United States v. Ronald Robinson, A/K/A Leronald Loper , 448 F.2d 715 ( 1971 )


Menu:
  • 448 F.2d 715

    UNITED STATES of America, Appellee,
    v.
    Ronald ROBINSON, a/k/a LeRonald Loper, Appellant.

    No. 71-1144.

    United States Court of Appeals,
    Eighth Circuit.

    Sept. 17, 1971.

    Robert A. Hampe, St. Louis, Mo., filed brief for appellant.

    Daniel Bartlett, Jr., U. S. Atty., and Robert B. Schneider, Asst. U. S. Atty., St. Louis, Mo., filed brief for appellee.

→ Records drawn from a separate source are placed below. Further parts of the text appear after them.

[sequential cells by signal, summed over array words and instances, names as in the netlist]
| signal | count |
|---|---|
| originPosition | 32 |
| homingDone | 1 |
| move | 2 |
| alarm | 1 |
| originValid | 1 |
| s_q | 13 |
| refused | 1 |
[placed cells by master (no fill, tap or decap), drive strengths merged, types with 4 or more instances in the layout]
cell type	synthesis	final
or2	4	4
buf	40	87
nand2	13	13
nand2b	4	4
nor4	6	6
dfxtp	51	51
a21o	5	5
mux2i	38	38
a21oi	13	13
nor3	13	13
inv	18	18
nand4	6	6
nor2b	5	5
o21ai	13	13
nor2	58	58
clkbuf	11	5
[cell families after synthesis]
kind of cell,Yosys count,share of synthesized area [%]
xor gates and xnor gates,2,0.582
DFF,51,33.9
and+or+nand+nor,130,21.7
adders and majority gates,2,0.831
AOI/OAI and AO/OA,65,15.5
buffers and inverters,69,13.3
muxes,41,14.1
===== config.mk =====
export PLATFORM = sky130hd
export DESIGN_NAME = ilpc_ctrl
export DESIGN_NICKNAME = d
export VERILOG_FILES = /design/src/ilpc_ctrl.v
export VERILOG_INCLUDE_DIRS = /design/src
export SDC_FILE = /design/constraint.sdc
export NUM_CORES = 1
export LEC_CHECK = 0
export BUFFER_PORTS_ARGS = -buffer_cell sky130_fd_sc_hd__buf_4
export CAP_MARGIN = 20
export CORE_ASPECT_RATIO = 0.7
export CORE_UTILIZATION = 45
export CTS_CLUSTER_DIAMETER = 120
export CTS_CLUSTER_SIZE = 28
export DETAILED_ROUTE_END_ITERATION = 10
export MAX_ROUTING_LAYER = met4
export PLACE_DENSITY_LB_ADDON = 0.15
export SLEW_MARGIN = 20
export SYNTH_ARGS = -nofsm -noshare
export SYNTH_HDL_FRONTEND = slang
export SYNTH_SLANG_ARGS = --single-unit

===== constraint.sdc =====
create_clock -name clk_sys -period 4.1 [get_ports clk_sys]
set_input_delay 0.205 -clock clk_sys [delete_from_list [all_inputs] [get_ports clk_sys]]
set_output_delay 0.205 -clock clk_sys [all_outputs]
set_load 0.02 [all_outputs]

===== src/ilpc_defs.vh =====
// constants for the indicator, link-status and power-down control block
// included by ilpc_ctrl.v; holds definitions only
`ifndef ILPC_DEFS_VH
`define ILPC_DEFS_VH

// ----------------------------------------------------------------------------
// register offsets (word index on the plain register port)
// ----------------------------------------------------------------------------
`define ILPC_ADDR_W 4
`define ILPC_OFS_CONTROL 4'h0
`define ILPC_OFS_POLARITY 4'h1
`define ILPC_OFS_PRI_TIME 4'h2
`define ILPC_OFS_SEC_TIME 4'h3
`define ILPC_OFS_PIN_MUX 4'h4
`define ILPC_OFS_POWER 4'h5

// ----------------------------------------------------------------------------
// indicator_control fields and reset value
// ----------------------------------------------------------------------------
`define ILPC_CTL_PRI_EN 0
`define ILPC_CTL_PRI_MODE 1
`define ILPC_CTL_PRI_FN 5:2
`define ILPC_CTL_SEC_EN 8
`define ILPC_CTL_SEC_MODE 9
`define ILPC_CTL_SEC_FN 13:10
`define ILPC_CTL_MASK 16'h3F3F
// primary on, mode 1, fn_link_and_activity; secondary off, mode 1, fn_activity_only
`define ILPC_CTL_RESET 16'h0401

// ----------------------------------------------------------------------------
// polarity, blink time, pin mux and power fields
// ----------------------------------------------------------------------------
`define ILPC_POL_PRI 1:0
`define ILPC_POL_SEC 3:2
`define ILPC_POL_AUTO 2'h0
`define ILPC_POL_HIGH 2'h1
`define ILPC_POL_LOW 2'h2
`define ILPC_TIME_OFF 7:0
`define ILPC_TIME_ON 15:8
`define ILPC_TIME_RESET 16'h1010
`define ILPC_MUX_SEC_SEL 0
`define ILPC_MUX_LINK_POL 1
`define ILPC_PWR_REQ 0
`define ILPC_PWR_RDY 1
`define ILPC_PWR_LINK 2
`define ILPC_PWR_SENSE_PRI 3
`define ILPC_PWR_SENSE_SEC 4
`define ILPC_PWR_STRAP 5

// ----------------------------------------------------------------------------
// indicator function codes
// ----------------------------------------------------------------------------
`define ILPC_FN_LINK_AND_ACTIVITY 4'h0
`define ILPC_FN_ACTIVITY_ONLY 4'h1
`define ILPC_FN_LINK_ONLY 4'h2
`define ILPC_FN_ALWAYS_ON 4'h3
`define ILPC_FN_ALWAYS_OFF 4'h4
`define ILPC_FN_BLINK_ALWAYS 4'h7
`define ILPC_FN_BLINK_ON_LINK 4'h8
`define ILPC_FN_BLINK_NO_LINK 4'h9
`define ILPC_FN_BLINK_ON_ACT 4'hA

// ----------------------------------------------------------------------------
// timing
// ----------------------------------------------------------------------------
`define ILPC_CLK_NS 10
`define ILPC_BLINK_UNIT_NS 1000000
`define ILPC_STRAP_WAIT 3'h4
`define ILPC_ACT_WIN_LOG2 8

`endif


===== src/ilpc_ctrl.v =====
// indicator outputs, link-up output and power-down control of the MAC-PHY
// assumes one 100 MHz clock, synchronous active-low reset, pins outside tristated by oe
//
// Summary of operation
// - primary indicator on, secondary off after reset
// - secondary pin driven only when mux enables
// - function codes 7-10 unavailable in mode 2
// - blink mode defaults to mode 1
// - default functions link+activity and activity only
// - polarity auto, high or low; auto default
// - autosense samples pin level at reset
// - active high drives high, active low sinks
// - mode 1 uses programmed on/off times
// - mode 2 duty follows measured activity
// - link output follows negotiated link-up flag
// - link output active high, polarity bit selectable
// - reset held low: everything tristated, inaccessible
// - soft power-down from strap or control bit
// - ready bit shows soft power-down state
// - soft power-down ignores line, registers accessible
// - clearing request leaves power-down, starts negotiation
// - unstrapped device brings link up alone
// - straps are two-level, latched at reset end
// - strap 0 powers down, 1 stays active
`timescale 1ns/100ps
`default_nettype none
`include "ilpc_defs.vh"

module ilpc_ctrl #(
  parameter integer BLINK_UNIT_CYCLES = `ILPC_BLINK_UNIT_NS / `ILPC_CLK_NS
) (
  // clock and reset
  input wire clk_sys,
  input wire rst_n,
  // register port
  input wire [`ILPC_ADDR_W-1:0] regAddr,
  input wire [15:0] regWrData,
  input wire regWr,
  input wire regRd,
  output reg [15:0] regRdData,
  // link state from the PHY core, same clock
  input wire negotiatedLinkUp,
  input wire txActivity,
  input wire rxActivity,
  // to the PHY core
  output reg softPowerdown,
  output reg negotiationStart,
  // configuration strap pin
  input wire softPowerdownStrap,
  // primary indicator pin
  input wire indicatorPrimaryIn,
  output reg indicatorPrimaryOut,
  output reg indicatorPrimaryOe,
  // secondary indicator pin
  input wire indicatorSecondaryIn,
  output reg indicatorSecondaryOut,
  output reg indicatorSecondaryOe,
  // link status pin
  output reg linkUpOut,
  output reg linkUpOe
);

  // ----------------------------------------------------------------------------
  // helpers
  // ----------------------------------------------------------------------------
  // a pin that reads high at reset has its load pulled up, so it must sink to light
  function activeLow;
    input [1:0] pol;
    input sensed;
    begin
      case (pol)
        `ILPC_POL_HIGH: activeLow = 1'b0;
        `ILPC_POL_LOW: activeLow = 1'b1;
        default: activeLow = sensed;
      endcase
    end
  endfunction

  // logical on/off state of one indicator
  function indOn;
    input [3:0] fn;
    input mode2;
    input link;
    input act;
    input phase;
    begin
      if (mode2 && fn >= `ILPC_FN_BLINK_ALWAYS && fn <= `ILPC_FN_BLINK_ON_ACT) begin
        indOn = 1'b0;
      end else begin
        case (fn)
          `ILPC_FN_LINK_AND_ACTIVITY: indOn = link & (~act | phase);
          `ILPC_FN_ACTIVITY_ONLY: indOn = act & phase;
          `ILPC_FN_LINK_ONLY: indOn = link;
          `ILPC_FN_ALWAYS_ON: indOn = 1'b1;
          `ILPC_FN_BLINK_ALWAYS: indOn = phase;
          `ILPC_FN_BLINK_ON_LINK: indOn = link & phase;
          `ILPC_FN_BLINK_NO_LINK: indOn = ~link & phase;
          `ILPC_FN_BLINK_ON_ACT: indOn = act & phase;
          default: indOn = 1'b0;
        endcase
      end
    end
  endfunction

  // ----------------------------------------------------------------------------
  // pin synchronisers: three stages, a change counts once stages two and three agree
  // ----------------------------------------------------------------------------
  reg [2:0] strapSync_reg;
  reg [2:0] priSync_reg;
  reg [2:0] secSync_reg;
  reg strapLvl_reg;
  reg priLvl_reg;
  reg secLvl_reg;

  always @(posedge clk_sys) begin
    if (!rst_n) begin
      strapSync_reg <= 3'h0;
      priSync_reg <= 3'h0;
      secSync_reg <= 3'h0;
      strapLvl_reg <= 1'b0;
      priLvl_reg <= 1'b0;
      secLvl_reg <= 1'b0;
    end else begin
      strapSync_reg <= {strapSync_reg[1:0], softPowerdownStrap};
      priSync_reg <= {priSync_reg[1:0], indicatorPrimaryIn};
      secSync_reg <= {secSync_reg[1:0], indicatorSecondaryIn};
      if (strapSync_reg[1] == strapSync_reg[2]) begin
        strapLvl_reg <= strapSync_reg[2];
      end
      if (priSync_reg[1] == priSync_reg[2]) begin
        priLvl_reg <= priSync_reg[2];
      end
      if (secSync_reg[1] == secSync_reg[2]) begin
        secLvl_reg <= secSync_reg[2];
      end
    end
  end

  // ----------------------------------------------------------------------------
  // start-up: pins stay tristated until straps and sense levels are latched
  // ----------------------------------------------------------------------------
  reg [2:0] startCnt_reg;
  reg started_reg;
  reg strapVal_reg;
  reg senseHighPri_reg;
  reg senseHighSec_reg;
  wire latchNow;

  assign latchNow = ~started_reg && (startCnt_reg == `ILPC_STRAP_WAIT);

  always @(posedge clk_sys) begin
    if (!rst_n) begin
      startCnt_reg <= 3'h0;
      started_reg <= 1'b0;
      strapVal_reg <= 1'b0;
      senseHighPri_reg <= 1'b0;
      senseHighSec_reg <= 1'b0;
    end else if (!started_reg) begin
      startCnt_reg <= startCnt_reg + 3'h1;
      if (latchNow) begin
        started_reg <= 1'b1;
        strapVal_reg <= strapLvl_reg;
        senseHighPri_reg <= priLvl_reg;
        senseHighSec_reg <= secLvl_reg;
      end
    end
  end

  // ----------------------------------------------------------------------------
  // registers
  // ----------------------------------------------------------------------------
  reg [15:0] control_reg;
  reg [3:0] polarity_reg;
  reg [15:0] priTime_reg;
  reg [15:0] secTime_reg;
  reg [1:0] pinMux_reg;
  reg softPdReq_reg;
  wire [3:0] priFn;
  wire [3:0] secFn;

  assign priFn = control_reg[`ILPC_CTL_PRI_FN];
  assign secFn = control_reg[`ILPC_CTL_SEC_FN];

  always @(posedge clk_sys) begin
    if (!rst_n) begin
      control_reg <= `ILPC_CTL_RESET;
      polarity_reg <= {`ILPC_POL_AUTO, `ILPC_POL_AUTO};
      priTime_reg <= `ILPC_TIME_RESET;
      secTime_reg <= `ILPC_TIME_RESET;
      pinMux_reg <= 2'h0;
      softPdReq_reg <= 1'b0;
    end else begin
      if (latchNow) begin
        softPdReq_reg <= ~strapLvl_reg;
      end else if (regWr && regAddr == `ILPC_OFS_POWER) begin
        softPdReq_reg <= regWrData[`ILPC_PWR_REQ];
      end
      if (regWr) begin
        case (regAddr)
          `ILPC_OFS_CONTROL: control_reg <= regWrData & `ILPC_CTL_MASK;
          `ILPC_OFS_POLARITY: polarity_reg <= regWrData[3:0];
          `ILPC_OFS_PRI_TIME: priTime_reg <= regWrData;
          `ILPC_OFS_SEC_TIME: secTime_reg <= regWrData;
          `ILPC_OFS_PIN_MUX: pinMux_reg <= regWrData[1:0];
          default: ;
        endcase
      end
    end
  end

  // read data stand in the cycle after the strobe only
  always @(posedge clk_sys) begin
    if (!rst_n) begin
      regRdData <= 16'h0000;
    end else if (regRd) begin
      case (regAddr)
        `ILPC_OFS_CONTROL: regRdData <= control_reg;
        `ILPC_OFS_POLARITY: regRdData <= {12'h000, polarity_reg};
        `ILPC_OFS_PRI_TIME: regRdData <= priTime_reg;
        `ILPC_OFS_SEC_TIME: regRdData <= secTime_reg;
        `ILPC_OFS_PIN_MUX: regRdData <= {14'h0, pinMux_reg};
        `ILPC_OFS_POWER: regRdData <= {10'h000, strapVal_reg, senseHighSec_reg, senseHighPri_reg,
                                       negotiatedLinkUp, softPowerdown, softPdReq_reg};
        default: regRdData <= 16'h0000;
      endcase
    end else begin
      regRdData <= 16'h0000;
    end
  end

  // ----------------------------------------------------------------------------
  // power-down control
  // ----------------------------------------------------------------------------
  // the line side is held quiet until the straps are known, so no link comes up early
  always @(posedge clk_sys) begin
    if (!rst_n) begin
      softPowerdown <= 1'b1;
      negotiationStart <= 1'b0;
    end else begin
      softPowerdown <= ~started_reg | softPdReq_reg;
      // leaving power-down, strapped or by software, kicks off negotiation
      negotiationStart <= started_reg & softPowerdown & ~softPdReq_reg;
    end
  end

  // ----------------------------------------------------------------------------
  // activity measurement for mode 2 and recent-activity flag
  // ----------------------------------------------------------------------------
  reg [31:0] unitCnt_reg;
  reg [`ILPC_ACT_WIN_LOG2-1:0] winCnt_reg;
  reg [`ILPC_ACT_WIN_LOG2-1:0] actCnt_reg;
  reg [3:0] actLevel_reg;
  reg actSeen_reg;
  reg actRecent_reg;
  wire unitTick;
  wire lineAct;

  // activity is only counted while the line is live
  assign lineAct = (txActivity | rxActivity) & ~softPowerdown;
  assign unitTick = (unitCnt_reg == BLINK_UNIT_CYCLES - 1);

  always @(posedge clk_sys) begin
    if (!rst_n) begin
      unitCnt_reg <= 32'h0;
      winCnt_reg <= {`ILPC_ACT_WIN_LOG2{1'b0}};
      actCnt_reg <= {`ILPC_ACT_WIN_LOG2{1'b0}};
      actLevel_reg <= 4'h0;
      actSeen_reg <= 1'b0;
      actRecent_reg <= 1'b0;
    end else begin
      unitCnt_reg <= unitTick ? 32'h0 : unitCnt_reg + 32'h1;
      if (unitTick) begin
        // sampling once a unit keeps the counter small; actSeen_reg holds short bursts until the tick
        winCnt_reg <= winCnt_reg + 1'b1;
        actRecent_reg <= actSeen_reg | lineAct;
        actSeen_reg <= 1'b0;
        if (&winCnt_reg) begin
          actLevel_reg <= actCnt_reg[`ILPC_ACT_WIN_LOG2-1 -: 4];
          actCnt_reg <= {`ILPC_ACT_WIN_LOG2{1'b0}};
        end else if (actSeen_reg | lineAct) begin
          actCnt_reg <= actCnt_reg + 1'b1;
        end
      end else if (lineAct) begin
        actSeen_reg <= 1'b1;
      end
    end
  end

  // ----------------------------------------------------------------------------
  // blink phase generators
  // ----------------------------------------------------------------------------
  reg [7:0] priPhaseCnt_reg;
  reg priPhase_reg;
  reg [7:0] secPhaseCnt_reg;
  reg secPhase_reg;
  reg [7:0] priLen;
  reg [7:0] secLen;

  always @* begin
    if (control_reg[`ILPC_CTL_PRI_MODE]) begin
      priLen = priPhase_reg ? {4'h0, actLevel_reg} : {4'h0, ~actLevel_reg};
    end else begin
      priLen = priPhase_reg ? priTime_reg[`ILPC_TIME_ON] : priTime_reg[`ILPC_TIME_OFF];
    end
    if (control_reg[`ILPC_CTL_SEC_MODE]) begin
      secLen = secPhase_reg ? {4'h0, actLevel_reg} : {4'h0, ~actLevel_reg};
    end else begin
      secLen = secPhase_reg ? secTime_reg[`ILPC_TIME_ON] : secTime_reg[`ILPC_TIME_OFF];
    end
  end

  // a length of zero still lasts one unit
  always @(posedge clk_sys) begin
    if (!rst_n) begin
      priPhaseCnt_reg <= 8'h00;
      priPhase_reg <= 1'b1;
      secPhaseCnt_reg <= 8'h00;
      secPhase_reg <= 1'b1;
    end else if (unitTick) begin
      if (priPhaseCnt_reg >= priLen) begin
        priPhaseCnt_reg <= 8'h00;
        priPhase_reg <= ~priPhase_reg;
      end else begin
        priPhaseCnt_reg <= priPhaseCnt_reg + 8'h01;
      end
      if (secPhaseCnt_reg >= secLen) begin
        secPhaseCnt_reg <= 8'h00;
        secPhase_reg <= ~secPhase_reg;
      end else begin
        secPhaseCnt_reg <= secPhaseCnt_reg + 8'h01;
      end
    end
  end

  // ----------------------------------------------------------------------------
  // pin drivers
  // ----------------------------------------------------------------------------
  wire linkLive;
  wire priOn;
  wire secOn;

  assign linkLive = negotiatedLinkUp & ~softPowerdown;
  assign priOn = indOn(priFn, control_reg[`ILPC_CTL_PRI_MODE], linkLive, actRecent_reg, priPhase_reg);
  assign secOn = indOn(secFn, control_reg[`ILPC_CTL_SEC_MODE], linkLive, actRecent_reg, secPhase_reg);

  // reset values keep every pin tristated while rst_n is held low
  always @(posedge clk_sys) begin
    if (!rst_n) begin
      indicatorPrimaryOut <= 1'b0;
      indicatorPrimaryOe <= 1'b0;
      indicatorSecondaryOut <= 1'b0;
      indicatorSecondaryOe <= 1'b0;
      linkUpOut <= 1'b0;
      linkUpOe <= 1'b0;
    end else begin
      indicatorPrimaryOut <= priOn ^ activeLow(polarity_reg[`ILPC_POL_PRI], senseHighPri_reg);
      indicatorPrimaryOe <= started_reg & control_reg[`ILPC_CTL_PRI_EN];
      indicatorSecondaryOut <= secOn ^ activeLow(polarity_reg[`ILPC_POL_SEC], senseHighSec_reg);
      indicatorSecondaryOe <= started_reg & control_reg[`ILPC_CTL_SEC_EN] & pinMux_reg[`ILPC_MUX_SEC_SEL];
      linkUpOut <= linkLive ^ pinMux_reg[`ILPC_MUX_LINK_POL];
      linkUpOe <= started_reg;
    end
  end

endmodule // ilpc_ctrl

`default_nettype wire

    Before VAN OOSTERHOUT, HEANEY and ROSS, Circuit Judges.

    PER CURIAM.

    1

    The defendant was convicted of possessing a sawed-off shotgun in violation of the National Firearms Act, 26 U.S.C. Sec. 5861(d). He was sentenced to five years in the custody of the United States Attorney General.

    2

    The defendant contends that the Act is unconstitutional because it violates his due process rights by eliminating the requirement of specific intent and because it violates his right against self-incrimination. He also contends that the trial judge erred in not instructing the jury on the essential element of possession.

    3

    The defendant's constitutional arguments are without merit. United States v. Freed, 402 U.S. 601, 91 S. Ct. 1112, 28 L. Ed. 2d 356 (1971). He attempts to distinguish this case from Freed on the basis that, in Freed, the defendant was convicted of possessing hand grenades while here, the defendant was convicted of possessing a sawed-off shotgun. We find this distinction to be irrelevant. See Milentz v. United States of America, 446 F.2d 111 (8th Cir.1971).

    4

    We also reject the defendant's contention that the court failed to properly instruct the jury with respect to possession. The court charged that one of the essential elements of the crime was "* * * [t]hat the defendant at the time and place charged in the indictment knowingly and willfully possessed a shotgun with a barrel less than eighteen inches in length * * *."

    5

    The defendant urges that the court should have defined the term "possession." The short answer to this contention is that the defendant did not request that the term be defined and, after the instructions were given, made no objection on this basis. The case is identical in this respect to Kramer v. United States, 408 F.2d 837 (8th Cir. 1969), and Rimerman v. United States, 374 F.2d 251 (8th Cir.), cert. denied, 387 U.S. 931, 87 S. Ct. 2053, 18 L. Ed. 2d 992 (1967). In Kramer and Rimerman, we held that the term "possession," in the context of those cases, was plain and simple statutory language not requiring further definition in jury instructions. What we said in Kramer and Rimerman is applicable here.

    6

    The judgment of the District Court is affirmed.